Stanford EE274: Data Compression I 2023 I Lecture 4 - Huffman Codes

()

Huffman Coding

• Huffman codes are prefix codes that will be discussed in the lecture.
• Huffman coding is a greedy algorithm for constructing a prefix code for a given set of probabilities.
• The algorithm works by repeatedly merging the two nodes with the smallest probabilities until only one node is left.
• The expected code length of a Huffman code is between the entropy of the source and the entropy plus 1.
• Huffman coding can be implemented efficiently using a heap or priority queue.
• Table-based decoding is a low-level technique used in compression algorithms, especially for large volumes of data such as videos and logs.

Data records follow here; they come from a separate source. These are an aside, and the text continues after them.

$ cat config.mk
export PLATFORM = sky130hd
export DESIGN_NAME = bist_top
export DESIGN_NICKNAME = d
export VERILOG_FILES = /design/src/rtl/bist_pkg.sv /design/src/rtl/bist_cut.sv /design/src/rtl/bist_top.sv
export SDC_FILE = /design/constraint.sdc
export NUM_CORES = 1
export LEC_CHECK = 0
export ABC_AREA = 1
export CAP_MARGIN = 20
export CORE_MARGIN = 3
export CORE_UTILIZATION = 45
export CTS_BUF_LIST = sky130_fd_sc_hd__clkbuf_4 sky130_fd_sc_hd__clkbuf_8 sky130_fd_sc_hd__clkbuf_16
export CTS_CLUSTER_SIZE = 8
export DETAILED_ROUTE_END_ITERATION = 7
export PLACE_DENSITY_LB_ADDON = 0.05
export REMOVE_ABC_BUFFERS = 1
export SYNTH_ARGS = -nofsm -noshare
export SYNTH_HDL_FRONTEND = slang
export SYNTH_HIERARCHICAL = 1
export SYNTH_SLANG_ARGS = --single-unit
$ cat constraint.sdc
create_clock -name clock -period 1.9 [get_ports clock]
set_input_delay 0.38 -clock clock [delete_from_list [all_inputs] [get_ports clock]]
set_output_delay 0.38 -clock clock [all_outputs]
set_load 0.01 [all_outputs]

Entropy and Related Concepts

• Recap of previous lecture:
• Kraft's inequality: A necessary and sufficient condition for a prefix code.
• Entropy: A fundamental quantity for lossless compression, defined as the expected number of bits per symbol.
• Joint entropy for IID variables: Can be calculated in two steps using independence and identical distribution.
• K Divergence: A distance measure between two probability distributions, greater than or equal to zero with equality if and only if the distributions are equal.
• Main theorem of compression: For any prefix code, the expected code length is lower bounded by the entropy.
• Shannon codes: Not optimal, but can achieve entropy or get arbitrarily close to it when working with blocks.
• Quiz review:
• Entropy of a Bernoulli random variable:
• H(X) = -p log p - (1-p) log (1-p)
• H(0) = H(1) = 0
• H(1/2) = 1
• K Divergence between two Bernoulli random variables:
• D(p || q) = p log (p/q) + (1-p) log ((1-p)/(1-q))
• The maximum Kullback-Leibler (KL) Divergence between two probability distributions, (P) and (Q), can be infinite when (P=1) and (Q=0).
• Shannon codes are not optimal for highly skewed distributions, resulting in an expected code length that is much larger than the entropy.
• Block coding can improve the efficiency of Shannon codes by grouping symbols together and assigning shorter codewords to more probable pairs.
• The optimal prefix code for a given distribution can be found by satisfying two conditions:
• Symbols with higher probabilities should have shorter or equal length codewords compared to symbols with lower probabilities.
• The two longest codewords should have the same length.

Practical Considerations and Examples

• The Fibonacci sequence is an adverse serial case for Huffman coding, resulting in long code words and a maximum depth close to the number of symbols.
• A practical example of Huffman coding is shown using the frequency of letters on a keyboard, where commonly used letters have shorter code words.
• Huffman coding was used to compress various files, including a book, a Java library, and an encrypted file.
• The compression rate for the book was 44%, and for the Java library, it was also around 40%.
• The encrypted file, however, could not be compressed because encryption algorithms typically output uniformly distributed data, making it appear random to compressors.
• Compressing encrypted data is not effective as encryption destroys the data's structure, resulting in a compression rate of one (no compression).

Next Lecture

• The next lecture will cover theoretical concepts such as entropy and block coding, exploring their importance and interaction with probability and large laws of numbers.
• Professor Saki will lead the next lecture, followed by discussions on practical block and stream codes used in state-of-the-art compressors.